§ **What you are asked to do**
Check each line of the data, and copy those where "input" appears.

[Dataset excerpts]
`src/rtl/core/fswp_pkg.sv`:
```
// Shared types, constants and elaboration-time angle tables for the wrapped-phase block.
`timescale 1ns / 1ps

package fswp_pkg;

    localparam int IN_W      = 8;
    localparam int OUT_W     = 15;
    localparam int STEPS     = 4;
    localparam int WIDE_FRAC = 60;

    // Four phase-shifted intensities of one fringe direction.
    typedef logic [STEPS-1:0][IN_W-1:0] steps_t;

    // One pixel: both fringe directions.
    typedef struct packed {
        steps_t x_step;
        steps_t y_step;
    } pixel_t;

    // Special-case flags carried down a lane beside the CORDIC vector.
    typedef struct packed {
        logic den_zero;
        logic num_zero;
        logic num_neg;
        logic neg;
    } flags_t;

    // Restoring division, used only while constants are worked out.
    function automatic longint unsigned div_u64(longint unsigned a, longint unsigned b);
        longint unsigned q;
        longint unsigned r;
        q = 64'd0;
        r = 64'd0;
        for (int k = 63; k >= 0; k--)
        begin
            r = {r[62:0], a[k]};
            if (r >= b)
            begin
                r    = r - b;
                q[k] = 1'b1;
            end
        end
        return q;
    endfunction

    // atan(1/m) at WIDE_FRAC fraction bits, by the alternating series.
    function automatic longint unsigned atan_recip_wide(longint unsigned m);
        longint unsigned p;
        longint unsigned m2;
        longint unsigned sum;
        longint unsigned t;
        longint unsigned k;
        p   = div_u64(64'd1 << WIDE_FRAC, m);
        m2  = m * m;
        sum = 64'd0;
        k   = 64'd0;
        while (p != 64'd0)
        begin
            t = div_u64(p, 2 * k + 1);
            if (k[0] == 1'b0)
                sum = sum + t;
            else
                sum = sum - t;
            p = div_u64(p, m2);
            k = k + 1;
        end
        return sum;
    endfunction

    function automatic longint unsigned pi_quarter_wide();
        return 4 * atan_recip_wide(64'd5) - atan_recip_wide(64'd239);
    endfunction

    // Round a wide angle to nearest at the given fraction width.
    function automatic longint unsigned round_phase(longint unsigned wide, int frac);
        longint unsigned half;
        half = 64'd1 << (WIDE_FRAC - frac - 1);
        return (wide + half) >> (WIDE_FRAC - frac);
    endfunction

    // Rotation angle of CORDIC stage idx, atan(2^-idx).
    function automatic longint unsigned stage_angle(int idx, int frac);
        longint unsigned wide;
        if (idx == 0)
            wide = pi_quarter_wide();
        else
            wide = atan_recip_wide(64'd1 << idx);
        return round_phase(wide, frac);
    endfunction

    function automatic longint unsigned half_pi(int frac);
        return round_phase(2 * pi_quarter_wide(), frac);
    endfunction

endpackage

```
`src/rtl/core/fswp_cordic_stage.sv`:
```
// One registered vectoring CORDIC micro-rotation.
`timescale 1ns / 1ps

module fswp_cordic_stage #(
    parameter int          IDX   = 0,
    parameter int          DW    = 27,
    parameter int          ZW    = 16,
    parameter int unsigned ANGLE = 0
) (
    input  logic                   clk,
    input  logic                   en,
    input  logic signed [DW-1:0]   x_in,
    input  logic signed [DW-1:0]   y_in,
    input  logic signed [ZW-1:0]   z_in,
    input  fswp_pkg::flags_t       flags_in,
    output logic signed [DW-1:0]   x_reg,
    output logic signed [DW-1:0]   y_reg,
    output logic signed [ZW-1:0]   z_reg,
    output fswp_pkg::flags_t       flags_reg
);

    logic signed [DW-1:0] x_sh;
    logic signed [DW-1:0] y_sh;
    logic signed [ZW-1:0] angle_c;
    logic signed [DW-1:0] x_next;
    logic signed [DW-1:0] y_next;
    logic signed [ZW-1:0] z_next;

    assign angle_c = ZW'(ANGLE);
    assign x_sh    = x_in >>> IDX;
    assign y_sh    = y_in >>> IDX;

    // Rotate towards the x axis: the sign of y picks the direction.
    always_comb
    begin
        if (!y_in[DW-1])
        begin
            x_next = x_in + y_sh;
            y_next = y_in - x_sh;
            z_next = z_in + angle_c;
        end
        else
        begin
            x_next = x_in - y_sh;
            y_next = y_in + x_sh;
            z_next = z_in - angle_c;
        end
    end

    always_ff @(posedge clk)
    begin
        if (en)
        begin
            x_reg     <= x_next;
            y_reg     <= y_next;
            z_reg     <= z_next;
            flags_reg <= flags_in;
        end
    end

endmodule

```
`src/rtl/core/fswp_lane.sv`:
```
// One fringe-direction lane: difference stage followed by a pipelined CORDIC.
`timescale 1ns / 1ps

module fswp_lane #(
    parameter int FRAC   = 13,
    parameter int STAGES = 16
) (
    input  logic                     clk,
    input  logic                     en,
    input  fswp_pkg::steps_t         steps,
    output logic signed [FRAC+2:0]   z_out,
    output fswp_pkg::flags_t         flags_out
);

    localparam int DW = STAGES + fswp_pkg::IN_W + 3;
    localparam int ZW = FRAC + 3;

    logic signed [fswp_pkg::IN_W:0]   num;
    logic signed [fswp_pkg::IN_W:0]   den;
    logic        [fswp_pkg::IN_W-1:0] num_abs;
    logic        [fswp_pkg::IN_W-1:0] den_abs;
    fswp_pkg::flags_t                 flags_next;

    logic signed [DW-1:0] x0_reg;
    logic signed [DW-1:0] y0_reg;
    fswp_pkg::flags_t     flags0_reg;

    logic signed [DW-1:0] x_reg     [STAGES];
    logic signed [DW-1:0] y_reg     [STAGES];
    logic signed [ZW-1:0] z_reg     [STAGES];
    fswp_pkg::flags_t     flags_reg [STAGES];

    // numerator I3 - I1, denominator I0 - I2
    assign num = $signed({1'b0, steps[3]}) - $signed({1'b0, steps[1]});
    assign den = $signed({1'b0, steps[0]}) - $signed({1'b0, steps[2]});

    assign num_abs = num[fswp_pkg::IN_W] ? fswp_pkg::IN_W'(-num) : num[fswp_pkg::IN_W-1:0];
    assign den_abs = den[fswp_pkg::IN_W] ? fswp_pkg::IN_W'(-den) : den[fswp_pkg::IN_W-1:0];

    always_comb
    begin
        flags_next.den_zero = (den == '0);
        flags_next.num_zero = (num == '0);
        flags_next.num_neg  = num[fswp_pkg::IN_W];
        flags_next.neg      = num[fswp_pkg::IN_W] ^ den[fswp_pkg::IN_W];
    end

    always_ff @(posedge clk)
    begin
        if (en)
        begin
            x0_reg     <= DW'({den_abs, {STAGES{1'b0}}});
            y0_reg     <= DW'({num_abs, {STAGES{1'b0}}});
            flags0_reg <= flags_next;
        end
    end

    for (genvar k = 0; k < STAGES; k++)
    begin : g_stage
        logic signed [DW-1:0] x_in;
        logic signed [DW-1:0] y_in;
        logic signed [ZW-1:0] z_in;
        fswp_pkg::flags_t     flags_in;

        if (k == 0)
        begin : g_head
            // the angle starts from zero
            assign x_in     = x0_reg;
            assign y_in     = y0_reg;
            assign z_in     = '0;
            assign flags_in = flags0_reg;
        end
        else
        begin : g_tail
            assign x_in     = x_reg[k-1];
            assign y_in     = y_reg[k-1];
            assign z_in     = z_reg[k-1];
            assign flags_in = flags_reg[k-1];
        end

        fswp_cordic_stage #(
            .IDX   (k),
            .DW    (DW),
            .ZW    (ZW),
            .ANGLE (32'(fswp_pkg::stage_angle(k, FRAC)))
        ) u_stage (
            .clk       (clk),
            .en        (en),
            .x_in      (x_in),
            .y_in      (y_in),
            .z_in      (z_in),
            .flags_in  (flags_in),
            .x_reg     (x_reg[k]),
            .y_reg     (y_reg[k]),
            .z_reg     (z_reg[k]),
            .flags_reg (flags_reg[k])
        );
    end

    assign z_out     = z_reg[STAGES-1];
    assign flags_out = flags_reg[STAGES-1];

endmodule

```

§ **Task solution**
    input  logic                   clk,
    input  logic                   en,
    input  logic signed [DW-1:0]   x_in,
    input  logic signed [DW-1:0]   y_in,
    input  logic signed [ZW-1:0]   z_in,
    input  fswp_pkg::flags_t       flags_in,
    input  logic                     clk,
    input  logic                     en,
    input  fswp_pkg::steps_t         steps,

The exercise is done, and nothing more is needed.